Neo4j has two Python APIs we can use to connect.  The Graph Database API is the standard Neo4j way to interface with the database.  The Graph Data Science API is simplified with wrapper code that hides transaction semantics.  We're going to use that second API.  To do so we need to get the driver with this command.

In [None]:
%pip install graphdatascience

Now, you're going to need the connection string and credentials from the AuraDS deployment.  You'll need to fill these variables out.

In [None]:
# Edit these variables!
DB_URL = "neo4j+s://XXXXX.databases.neo4j.io"
DB_PASS = "<your-password>"

# You can leave this default
DB_USER = "neo4j"

In [None]:
from graphdatascience import GraphDataScience

gds = GraphDataScience(DB_URL, auth=(DB_USER, DB_PASS))

## Load Data into Neo4j
Now that we've got our connection object, let's load the dataset into Neo4j.

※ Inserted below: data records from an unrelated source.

[/design/flow/config.mk]
export PLATFORM = sky130hd
export DESIGN_NAME = redux
export DESIGN_NICKNAME = redux
export VERILOG_FILES = /design/flow/design.v
export SDC_FILE = /design/flow/constraint.sdc
export NUM_CORES = 4
export LEC_CHECK = 1
export CORE_UTILIZATION = 40
[/design/flow/constraint.sdc]
current_design redux

set clk_period 3.3
set clk_io_pct 0.2

create_clock -name clk0 -period $clk_period [get_ports {clock}]

set non_clock_inputs [all_inputs -no_clocks]
set_input_delay [expr $clk_period * $clk_io_pct] -clock clk0 $non_clock_inputs
set_output_delay [expr $clk_period * $clk_io_pct] -clock clk0 [all_outputs]
[/design/flow/design.v]
module redux(
    input  wire        locked,
    input  wire        clock,
    output reg  [19:0] address,
    input  wire [ 7:0] din,
    output reg  [ 7:0] dout,
    output reg         we,
    output reg  [ 7:0] reg_n,
    input  wire [31:0] reg_i,
    output reg  [31:0] reg_o
);
initial begin we = 0; dout = 0; end
parameter state_init = 0;
parameter state_imm  = 1;
parameter state_reg  = 2;
parameter state_acc  = 3;
parameter state_exec = 4;
reg [19:0] pc        = 0;
reg        prefetch  = 1;
reg [ 1:0] fetch_id  = 0;
reg [31:0] a;
reg [31:0] op;
reg [ 7:0] ir;
reg [ 3:0] tstate = 0;
reg [ 2:0] id = 0;
always @(posedge clock)
if (locked) begin
    if (prefetch) begin
        prefetch <= 0;
        fetch_id <= 0;
        address  <= pc;
    end
    else begin
        address <= address + 1;
        if (fetch_id < 2) fetch_id <= fetch_id + 1;
        else case (tstate)
            state_init: begin
                ir <= din;
                id <= 0;
                op <= 0;
                casex (din)
                      8'bxxxx_00_xx: begin tstate <= state_reg; end
                      8'bxxxx_01_xx: begin tstate <= state_imm; end
                      8'bxxxx_10_xx: begin tstate <= state_acc;  address <= a; end
                      8'bxxxx_11_xx: begin tstate <= state_exec; op <= pc + 2 + din[1:0]; end
                endcase
            end
            state_imm: begin
                case (id)
                    0: op[ 7:0]  <= din;
                    1: op[15:8]  <= din;
                    2: op[23:16] <= din;
                    3: op[31:24] <= din;
                endcase
                if (id == ir[1:0]) tstate <= state_exec; id <= id + 1;
            end
            state_reg: begin
                case (id)
                    0: begin reg_n <= din; end 
                    3: begin
                        case (ir[1:0])
                            0: op <= reg_i[ 7:0];
                            1: op <= reg_i[15:0];
                            2: op <= reg_i[23:0];
                            3: op <= reg_i[31:0];
                        endcase
                        tstate <= state_exec;
                    end
                endcase
                id <= id + 1;
            end
            state_acc: 
            case (id)
                0: begin id <= 1; address <= a; end
                1: id <= 2;
                2: id <= 3;
                3: begin op[ 7:0]  <= din; if (ir[1:0] == 0) tstate <= state_exec; end
                4: begin op[15:8]  <= din; if (ir[1:0] == 1) tstate <= state_exec; end
                5: begin op[23:16] <= din; if (ir[1:0] == 2) tstate <= state_exec; end
                6: begin op[31:24] <= din; tstate <= state_exec; end
            endcase
            state_exec: begin
                prefetch <= 1;
                tstate   <= state_init;
                casex (ir)
                  8'b0000_xxxx: a <= op;
                  8'b0010_xxxx: begin   end
                  8'b0011_xxxx: begin   end
                  8'b0100_xxxx: begin   end
                  8'b0101_xxxx: begin   end
                  8'b0111_xxxx: begin   end
                endcase
            end
        endcase
    end
end
else prefetch <= 1;
endmodule
[/design/flow/run.sh]
#!/bin/bash
# OpenROAD 26Q1-2900-gdf79404cd8, Yosys 0.63+post, stock flow scripts
make -C /OpenROAD-flow-scripts/flow DESIGN_CONFIG=/design/flow/config.mk WORK_HOME=/design/flow/orfs finish
==> notes.md <==
run metrics: Top-Level Pins=between 100 and 150, fin area=0.00505 mm^2, gpl congestion=approximately 0.85, fraction of layout cells with a size suffix above 1=a little under a tenth, Post-DP HPWL=approximately 5600 um, ys cells=362, drc violations=0, DRT Pass-1 Iters=5, layout overhead on the synthesized area=18.8%, Worst Tran Pin Value=around 0.7 ns, postcts setup bufs=0, Latency at later pin=around 0.34 ns, Post-synth EDFFs=roughly 82, clk slew on worst S/H paths=roughly 0.070 ns, post-route ant nets=0, required time worst endpoint=around 3.3 ns, Max Clk Rate=421 MHz, Post-CTS Resized=0, CTS Hold Bufs=0, Port-buffer cells=57, core area=0.0103 mm^2, Placed Area=0.00485 mm^2, average wire per standard cell=~14 um, status=completed, Post-Layout Cell Count=around 570, CTS tree=done, Via Count=around 2.7k, hold violation count in the final report=0, Die Y=around 110 um, power density over the cells=418 mW/mm^2, Die Size=about 0.011 mm^2, Setup WS pre-CTS=0.562 ns, Mapped Avg Cell Area=11.8 um^2, number of cells in the design after placement=550, vias per inst=roughly 4.7, gr usage total=approximately 15%, MaxCap Viol Count=0, largest net degree at the start of global routing=23, Post-synth regs=around 83, Post-synth seq share=a little under 60%, clock sinks=83, hold crit path type=flop to flop, CTS buffer count=9, Setup Skew=~0.016 ns, max-slew violations=0, worst setup margin=approximately 0.92 ns, distinct lib cells=about 50, Rel. slew slack=52.9%, Tcrit/Tclk final=roughly 70%, CP Max Fanout=5, number of diodes=0, final setup vio count=0, hold slack=around 0.42 ns, Tot Pwr=around 2.1 mW, gr busiest metal=met1, Post-Route WL=around 7800 um, RSZ-0062 raised after global routing=no, Bufs on Longest Clock Path=2, Syn Inst Count=between 300 and 400, Mapped Area=around 0.0043 mm^2, crit path DAT=between 2 and 2.5 ns, endpoint class of the critical path=flop, post-layout min period=~2.4 ns, Fill cells=~940, critical path class=input port to flop, H-tree Lvls=3, Setup TNS Final=0 ns, CP startpoint kind=input port, vias in the first global route=about 2.4k, FFs w/ async S/R, synth=0%, fp util=a little over 40%, top_reg_cell synth=edfxtp_1, Leak=~1.8 nW, GR Layer Usage met2=between 20% and 30%, Log Warnings=43, GRT overflow=0, Warnings, synthesis=33, Final Core Density=49.0%, FP Rows=37, met3 Use GR=about 4.3%, Die Wd=around 110 um, drt initial violations=96, initial antenna violation count=0, Clock Tree Root=clkbuf_8, met1 Use GR=between 20% and 30%, VDD IR-drop max=roughly 260 uV, Chip Area, Yosys=approximately 0.0043 mm^2, first-pass GRT wire length=12400 um
==> state kept, by name, indices dropped and copies added (netlist names) <==
name      flops
a            20
address      20
fetch_id      2
id            3
ir            6
op           20
prefetch      1
reg_n         8
tstate        3
==> path summary, 6_finish.rpt <==
path	from	endpoint	slack, ns	cells past startpoint
max reg2reg	id[0]	tstate[2]	0.99	5
min	op[1]	a[1]	0.42	0
min reg2reg	op[1]	a[1]	0.42	0
max	locked	op[16]	0.92	5
==> power breakdown <==
group / total (mW) / internal (mW) / switching (mW)
Combinational: 0.146 / 0.0878 / 0.0583
Clock: 0.763 / 0.425 / 0.338
Sequential: 1.20 / 1.18 / 0.0249
Total: 2.11 / 1.69 / 0.421
==> critical path, stage by stage <==
cell,delay (ns)
clkdlybuf4s50_1,0.55
nand3b_1,0.19
or2_2,0.38
o21bai_1,0.19
a31oi_1,0.38
==> Yosys cell counts (6+ instances only) <==
cell type / instances / area, um^2
inv_1: 8 / 30.0
a21oi_1: 9 / 45.0
xor2_1: 8 / 70.1
a22o_1: 8 / 70.1
nand3_1: 13 / 65.1
nand2b_1: 6 / 37.5
o21ai_1: 13 / 65.1
edfxtp_1: 82 / 2460
nor2_1: 32 / 120
o21ai_0: 8 / 40.0
nand2_1: 36 / 135
ha_1: 10 / 125
buf_4: 43 / 323
buf_2: 7 / 35.0
xnor2_1: 15 / 131
==> kinds of logic (layout without fill, tap and decap cells) <==
| logic type | Yosys count | after routing | synth area share, % |
|---|---|---|---|
| simple gates | 122 | 122 | 14.7 |
| flops | 83 | 83 | 58.3 |
| other cells | 1 | 41 | 0.0881 |
| fa+ha+maj | 10 | 10 | 2.94 |
| buf+inv | 64 | 92 | 9.82 |
| compound gates | 59 | 59 | 9.41 |
| xor+xnor | 23 | 23 | 4.73 |
==> layout by cell type, fill, tap and decap left out, types with 8 or more instances in the layout <==
cell type        netlist  final
inv_1                  8      8
edfxtp_1              82     82
nor2_1                32     32
clkdlybuf4s50_1        0     57
xor2_1                 8      8
nand2_1               36     36
conb_1                 1     41
buf_4                 43     11
nand3_1               13     13
o21ai_0                8      8
clkbuf_8               0      9
o21ai_1               13     13
a21oi_1                9      9
xnor2_1               15     15
ha_1                  10     10
a22o_1                 8      8
==> metal layers <==
layer | share of wire (%) | routed length, um
met1 | 47 | 3630
met2 | 46 | 3560
met3 | 6.4 | 495
met4 | 1.1 | 84
met5 | 0 | 0
==> area by class of cell <==
type                    instances  area (um^2)  share of cell area [%]
flip-flops and latches         83         2480                    49.1
multi-input cells             255         1510                    29.9
repair buffers                 68          653                    12.9
well taps                     136          170                    3.37
clock buffers                  11          131                    2.60
clock inverters                 5         77.6                    1.53
inverters                       8         30.0                   0.594
Power and IR drop assume default switching activity.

Let's start by defining some constraints.

In [None]:
result = gds.run_cypher(
    "CREATE CONSTRAINT IF NOT EXISTS FOR (p:Company) REQUIRE (p.name) IS NODE KEY;"
)
display(result)

result = gds.run_cypher(
    "CREATE CONSTRAINT IF NOT EXISTS FOR (p:Investor) REQUIRE (p.name) IS NODE KEY;"
)
display(result)

result = gds.run_cypher(
    "CREATE CONSTRAINT IF NOT EXISTS FOR (p:Sector) REQUIRE (p.name) IS NODE KEY;"
)
display(result)

Let's start by loading nodes.

In [None]:
result = gds.run_cypher(
    """
        LOAD CSV WITH HEADERS FROM "https://raw.githubusercontent.com/neo4j-partners/apevue-knowledge-graph/main/data/sectors.csv" AS row
        MERGE (x:Sector {name:row.Sector})
    """
)
display(result)

In [None]:
result = gds.run_cypher(
    """
        LOAD CSV WITH HEADERS FROM "https://raw.githubusercontent.com/neo4j-partners/apevue-knowledge-graph/main/data/investors.csv" AS row
        MERGE (x:Investor {name:row.Investor})
    """
)
display(result)

In [None]:
result = gds.run_cypher(
    """
        LOAD CSV WITH HEADERS FROM "https://raw.githubusercontent.com/neo4j-partners/apevue-knowledge-graph/main/data/returns.csv" AS row
        MERGE (x:Company {name:row.Company})
        ON CREATE SET
            x.Return=toFloat(row.Return),
            x.OpenInterest=toInteger(row.OpenInterest),
            x.Depth=toInteger(row.Depth)
    """
)
display(result)

Now let's create relationships between those nodes.

In [None]:
result = gds.run_cypher(
    """
        LOAD CSV WITH HEADERS FROM "https://raw.githubusercontent.com/neo4j-partners/apevue-knowledge-graph/main/data/sectors.csv" AS row
        MATCH (s:Sector {name:row.Sector})
        MATCH (c:Company {name:row.Company})
        MERGE (s)-[r:CONTAINS]->(c)
    """
)
display(result)

In [None]:
result = gds.run_cypher(
    """
        LOAD CSV WITH HEADERS FROM "https://raw.githubusercontent.com/neo4j-partners/apevue-knowledge-graph/main/data/investors.csv" AS row
        MATCH (c:Company {name:row.Company})
        MATCH (i:Investor {name:row.Investor})
        MERGE (i)-[r:OWNS]->(c)
    """
)
display(result)

## Conclusion
In this notebook you loaded ApeVue data into Neo4j.  That created a knowledge graph that you can use tools like Neo4j Browser and Neo4j Bloom to explore.